What to produce: Every entry in the listing below has to be given again exactly.

Data for review:
$ cat src/rtl/sll_ctrl.sv
// ----------------------------------------------------------------------------
// sll_ctrl
// Command sequencer: decodes the latched command, steps through the list
// walk and the link updates, and owns the result valid flag.
// ----------------------------------------------------------------------------
module sll_ctrl (
   input  logic                   clock,
   input  logic                   reset,
   input  logic                   req_valid,
   output logic                   req_stall,
   output logic                   rsp_valid,
   input  logic                   rsp_stall,
   input  sll_pkg::dp_status_type status,
   output sll_pkg::dp_op_type     dp_op
);

   sll_pkg::ctrl_state_type state_ff, state_in;
   logic                    rsp_valid_ff, rsp_valid_in;
   logic                    out_free;

   assign out_free  = !rsp_valid_ff || !rsp_stall;
   assign req_stall = (state_ff != sll_pkg::ST_IDLE);
   assign rsp_valid = rsp_valid_ff;

   always_ff @(posedge clock) begin
      if (reset) begin
         state_ff     <= sll_pkg::ST_IDLE;
         rsp_valid_ff <= 1'b0;
      end else begin
         state_ff     <= state_in;
         rsp_valid_ff <= rsp_valid_in;
      end
   end

   always_comb begin
      rsp_valid_in = rsp_valid_ff && rsp_stall;
      if (state_ff == sll_pkg::ST_DONE && out_free) begin
         rsp_valid_in = 1'b1;
      end
   end

   // next state
   always_comb begin
      state_in = state_ff;
      case (state_ff)
         sll_pkg::ST_IDLE: begin
            if (req_valid) state_in = sll_pkg::ST_START;
         end
         sll_pkg::ST_START: begin
            case (status.cmd)
               sll_pkg::CMD_INSERT:
                  state_in = status.ins_ok ? sll_pkg::ST_ALLOC : sll_pkg::ST_DONE;
               sll_pkg::CMD_DELETE: begin
                  if (!status.pos_ok)      state_in = sll_pkg::ST_DONE;
                  else if (status.pos_one) state_in = sll_pkg::ST_DEL_UNLINK;
                  else                     state_in = sll_pkg::ST_WALK;
               end
               sll_pkg::CMD_GET:
                  state_in = status.pos_ok ? sll_pkg::ST_WALK : sll_pkg::ST_DONE;
               sll_pkg::CMD_LOCATE, sll_pkg::CMD_PRED:
                  state_in = status.count_zero ? sll_pkg::ST_DONE : sll_pkg::ST_WALK;
               sll_pkg::CMD_SUCC:
                  state_in = status.count_le1 ? sll_pkg::ST_DONE : sll_pkg::ST_WALK;
               default:
                  state_in = sll_pkg::ST_DONE;
            endcase
         end
         sll_pkg::ST_ALLOC:
            state_in = status.pos_one ? sll_pkg::ST_INS_HEAD : sll_pkg::ST_HEAD_RD;
         sll_pkg::ST_HEAD_RD:  state_in = sll_pkg::ST_WALK;
         sll_pkg::ST_INS_HEAD: state_in = sll_pkg::ST_DONE;
         sll_pkg::ST_WALK: begin
            case (status.cmd)
               sll_pkg::CMD_INSERT: begin
                  if (status.hit_target) state_in = sll_pkg::ST_INS_LINK;
               end
               sll_pkg::CMD_DELETE: begin
                  if (status.hit_target) state_in = sll_pkg::ST_DEL_UNLINK;
               end
               sll_pkg::CMD_GET: begin
                  if (status.hit_target) state_in = sll_pkg::ST_DONE;
               end
               sll_pkg::CMD_LOCATE: begin
                  if (status.match || status.at_last) state_in = sll_pkg::ST_DONE;
               end
               sll_pkg::CMD_PRED: begin
                  if ((status.match && status.step_ge2) || status.at_last)
                     state_in = sll_pkg::ST_DONE;
               end
               sll_pkg::CMD_SUCC: begin
                  if (status.at_last)    state_in = sll_pkg::ST_DONE;
                  else if (status.match) state_in = sll_pkg::ST_SUCC_TAKE;
               end
               default: state_in = sll_pkg::ST_DONE;
            endcase
         end
         sll_pkg::ST_INS_LINK:   state_in = sll_pkg::ST_DONE;
         sll_pkg::ST_DEL_UNLINK: state_in = sll_pkg::ST_DEL_FREE;
         sll_pkg::ST_DEL_FREE:   state_in = sll_pkg::ST_DONE;
         sll_pkg::ST_SUCC_TAKE:  state_in = sll_pkg::ST_DONE;
         sll_pkg::ST_DONE: begin
            if (out_free) state_in = sll_pkg::ST_IDLE;
         end
         default: state_in = sll_pkg::ST_IDLE;
      endcase
   end

   // datapath operation
   always_comb begin
      dp_op = sll_pkg::OP_NONE;
      case (state_ff)
         sll_pkg::ST_IDLE: begin
            if (req_valid) dp_op = sll_pkg::OP_LOAD;
         end
         sll_pkg::ST_START: begin
            case (status.cmd)
               sll_pkg::CMD_INSERT: begin
                  if (status.ins_ok) dp_op = sll_pkg::OP_RD_FREE;
               end
               sll_pkg::CMD_DELETE, sll_pkg::CMD_GET: begin
                  if (status.pos_ok) dp_op = sll_pkg::OP_RD_HEAD;
               end
               sll_pkg::CMD_LOCATE, sll_pkg::CMD_PRED: begin
                  if (!status.count_zero) dp_op = sll_pkg::OP_RD_HEAD;
               end
               sll_pkg::CMD_SUCC: begin
                  if (!status.count_le1) dp_op = sll_pkg::OP_RD_HEAD;
               end
               sll_pkg::CMD_CLEAR: dp_op = sll_pkg::OP_CLEAR;
               default:            dp_op = sll_pkg::OP_NONE;
            endcase
         end
         sll_pkg::ST_ALLOC:    dp_op = sll_pkg::OP_ALLOC;
         sll_pkg::ST_HEAD_RD:  dp_op = sll_pkg::OP_RD_HEAD;
         sll_pkg::ST_INS_HEAD: dp_op = sll_pkg::OP_INS_HEAD;
         sll_pkg::ST_WALK: begin
            case (status.cmd)
               sll_pkg::CMD_INSERT:
                  dp_op = status.hit_target ? sll_pkg::OP_INS_SPLICE : sll_pkg::OP_ADVANCE;
               sll_pkg::CMD_DELETE:
                  dp_op = sll_pkg::OP_ADVANCE;
               sll_pkg::CMD_GET:
                  dp_op = status.hit_target ? sll_pkg::OP_RES_GET : sll_pkg::OP_ADVANCE;
               sll_pkg::CMD_LOCATE: begin
                  if (status.match)        dp_op = sll_pkg::OP_RES_LOC;
                  else if (!status.at_last) dp_op = sll_pkg::OP_ADVANCE;
               end
               sll_pkg::CMD_PRED: begin
                  if (status.match && status.step_ge2) dp_op = sll_pkg::OP_RES_PRED;
                  else if (!status.at_last)            dp_op = sll_pkg::OP_ADVANCE;
               end
               sll_pkg::CMD_SUCC: begin
                  if (!status.at_last) dp_op = sll_pkg::OP_ADVANCE;
               end
               default: dp_op = sll_pkg::OP_NONE;
            endcase
         end
         sll_pkg::ST_INS_LINK:   dp_op = sll_pkg::OP_INS_LINK;
         sll_pkg::ST_DEL_UNLINK: dp_op = sll_pkg::OP_DEL_UNLINK;
         sll_pkg::ST_DEL_FREE:   dp_op = sll_pkg::OP_DEL_FREE;
         sll_pkg::ST_SUCC_TAKE:  dp_op = sll_pkg::OP_RES_GET;
         sll_pkg::ST_DONE: begin
            if (out_free) dp_op = sll_pkg::OP_PUBLISH;
         end
         default: dp_op = sll_pkg::OP_NONE;
      endcase
   end

endmodule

Task output:
$ cat src/rtl/sll_ctrl.sv
// ----------------------------------------------------------------------------
// sll_ctrl
// Command sequencer: decodes the latched command, steps through the list
// walk and the link updates, and owns the result valid flag.
// ----------------------------------------------------------------------------
module sll_ctrl (
   input  logic                   clock,
   input  logic                   reset,
   input  logic                   req_valid,
   output logic                   req_stall,
   output logic                   rsp_valid,
   input  logic                   rsp_stall,
   input  sll_pkg::dp_status_type status,
   output sll_pkg::dp_op_type     dp_op
);

   sll_pkg::ctrl_state_type state_ff, state_in;
   logic                    rsp_valid_ff, rsp_valid_in;
   logic                    out_free;

   assign out_free  = !rsp_valid_ff || !rsp_stall;
   assign req_stall = (state_ff != sll_pkg::ST_IDLE);
   assign rsp_valid = rsp_valid_ff;

   always_ff @(posedge clock) begin
      if (reset) begin
         state_ff     <= sll_pkg::ST_IDLE;
         rsp_valid_ff <= 1'b0;
      end else begin
         state_ff     <= state_in;
         rsp_valid_ff <= rsp_valid_in;
      end
   end

   always_comb begin
      rsp_valid_in = rsp_valid_ff && rsp_stall;
      if (state_ff == sll_pkg::ST_DONE && out_free) begin
         rsp_valid_in = 1'b1;
      end
   end

   // next state
   always_comb begin
      state_in = state_ff;
      case (state_ff)
         sll_pkg::ST_IDLE: begin
            if (req_valid) state_in = sll_pkg::ST_START;
         end
         sll_pkg::ST_START: begin
            case (status.cmd)
               sll_pkg::CMD_INSERT:
                  state_in = status.ins_ok ? sll_pkg::ST_ALLOC : sll_pkg::ST_DONE;
               sll_pkg::CMD_DELETE: begin
                  if (!status.pos_ok)      state_in = sll_pkg::ST_DONE;
                  else if (status.pos_one) state_in = sll_pkg::ST_DEL_UNLINK;
                  else                     state_in = sll_pkg::ST_WALK;
               end
               sll_pkg::CMD_GET:
                  state_in = status.pos_ok ? sll_pkg::ST_WALK : sll_pkg::ST_DONE;
               sll_pkg::CMD_LOCATE, sll_pkg::CMD_PRED:
                  state_in = status.count_zero ? sll_pkg::ST_DONE : sll_pkg::ST_WALK;
               sll_pkg::CMD_SUCC:
                  state_in = status.count_le1 ? sll_pkg::ST_DONE : sll_pkg::ST_WALK;
               default:
                  state_in = sll_pkg::ST_DONE;
            endcase
         end
         sll_pkg::ST_ALLOC:
            state_in = status.pos_one ? sll_pkg::ST_INS_HEAD : sll_pkg::ST_HEAD_RD;
         sll_pkg::ST_HEAD_RD:  state_in = sll_pkg::ST_WALK;
         sll_pkg::ST_INS_HEAD: state_in = sll_pkg::ST_DONE;
         sll_pkg::ST_WALK: begin
            case (status.cmd)
               sll_pkg::CMD_INSERT: begin
                  if (status.hit_target) state_in = sll_pkg::ST_INS_LINK;
               end
               sll_pkg::CMD_DELETE: begin
                  if (status.hit_target) state_in = sll_pkg::ST_DEL_UNLINK;
               end
               sll_pkg::CMD_GET: begin
                  if (status.hit_target) state_in = sll_pkg::ST_DONE;
               end
               sll_pkg::CMD_LOCATE: begin
                  if (status.match || status.at_last) state_in = sll_pkg::ST_DONE;
               end
               sll_pkg::CMD_PRED: begin
                  if ((status.match && status.step_ge2) || status.at_last)
                     state_in = sll_pkg::ST_DONE;
               end
               sll_pkg::CMD_SUCC: begin
                  if (status.at_last)    state_in = sll_pkg::ST_DONE;
                  else if (status.match) state_in = sll_pkg::ST_SUCC_TAKE;
               end
               default: state_in = sll_pkg::ST_DONE;
            endcase
         end
         sll_pkg::ST_INS_LINK:   state_in = sll_pkg::ST_DONE;
         sll_pkg::ST_DEL_UNLINK: state_in = sll_pkg::ST_DEL_FREE;
         sll_pkg::ST_DEL_FREE:   state_in = sll_pkg::ST_DONE;
         sll_pkg::ST_SUCC_TAKE:  state_in = sll_pkg::ST_DONE;
         sll_pkg::ST_DONE: begin
            if (out_free) state_in = sll_pkg::ST_IDLE;
         end
         default: state_in = sll_pkg::ST_IDLE;
      endcase
   end

   // datapath operation
   always_comb begin
      dp_op = sll_pkg::OP_NONE;
      case (state_ff)
         sll_pkg::ST_IDLE: begin
            if (req_valid) dp_op = sll_pkg::OP_LOAD;
         end
         sll_pkg::ST_START: begin
            case (status.cmd)
               sll_pkg::CMD_INSERT: begin
                  if (status.ins_ok) dp_op = sll_pkg::OP_RD_FREE;
               end
               sll_pkg::CMD_DELETE, sll_pkg::CMD_GET: begin
                  if (status.pos_ok) dp_op = sll_pkg::OP_RD_HEAD;
               end
               sll_pkg::CMD_LOCATE, sll_pkg::CMD_PRED: begin
                  if (!status.count_zero) dp_op = sll_pkg::OP_RD_HEAD;
               end
               sll_pkg::CMD_SUCC: begin
                  if (!status.count_le1) dp_op = sll_pkg::OP_RD_HEAD;
               end
               sll_pkg::CMD_CLEAR: dp_op = sll_pkg::OP_CLEAR;
               default:            dp_op = sll_pkg::OP_NONE;
            endcase
         end
         sll_pkg::ST_ALLOC:    dp_op = sll_pkg::OP_ALLOC;
         sll_pkg::ST_HEAD_RD:  dp_op = sll_pkg::OP_RD_HEAD;
         sll_pkg::ST_INS_HEAD: dp_op = sll_pkg::OP_INS_HEAD;
         sll_pkg::ST_WALK: begin
            case (status.cmd)
               sll_pkg::CMD_INSERT:
                  dp_op = status.hit_target ? sll_pkg::OP_INS_SPLICE : sll_pkg::OP_ADVANCE;
               sll_pkg::CMD_DELETE:
                  dp_op = sll_pkg::OP_ADVANCE;
               sll_pkg::CMD_GET:
                  dp_op = status.hit_target ? sll_pkg::OP_RES_GET : sll_pkg::OP_ADVANCE;
               sll_pkg::CMD_LOCATE: begin
                  if (status.match)        dp_op = sll_pkg::OP_RES_LOC;
                  else if (!status.at_last) dp_op = sll_pkg::OP_ADVANCE;
               end
               sll_pkg::CMD_PRED: begin
                  if (status.match && status.step_ge2) dp_op = sll_pkg::OP_RES_PRED;
                  else if (!status.at_last)            dp_op = sll_pkg::OP_ADVANCE;
               end
               sll_pkg::CMD_SUCC: begin
                  if (!status.at_last) dp_op = sll_pkg::OP_ADVANCE;
               end
               default: dp_op = sll_pkg::OP_NONE;
            endcase
         end
         sll_pkg::ST_INS_LINK:   dp_op = sll_pkg::OP_INS_LINK;
         sll_pkg::ST_DEL_UNLINK: dp_op = sll_pkg::OP_DEL_UNLINK;
         sll_pkg::ST_DEL_FREE:   dp_op = sll_pkg::OP_DEL_FREE;
         sll_pkg::ST_SUCC_TAKE:  dp_op = sll_pkg::OP_RES_GET;
         sll_pkg::ST_DONE: begin
            if (out_free) dp_op = sll_pkg::OP_PUBLISH;
         end
         default: dp_op = sll_pkg::OP_NONE;
      endcase
   end

endmodule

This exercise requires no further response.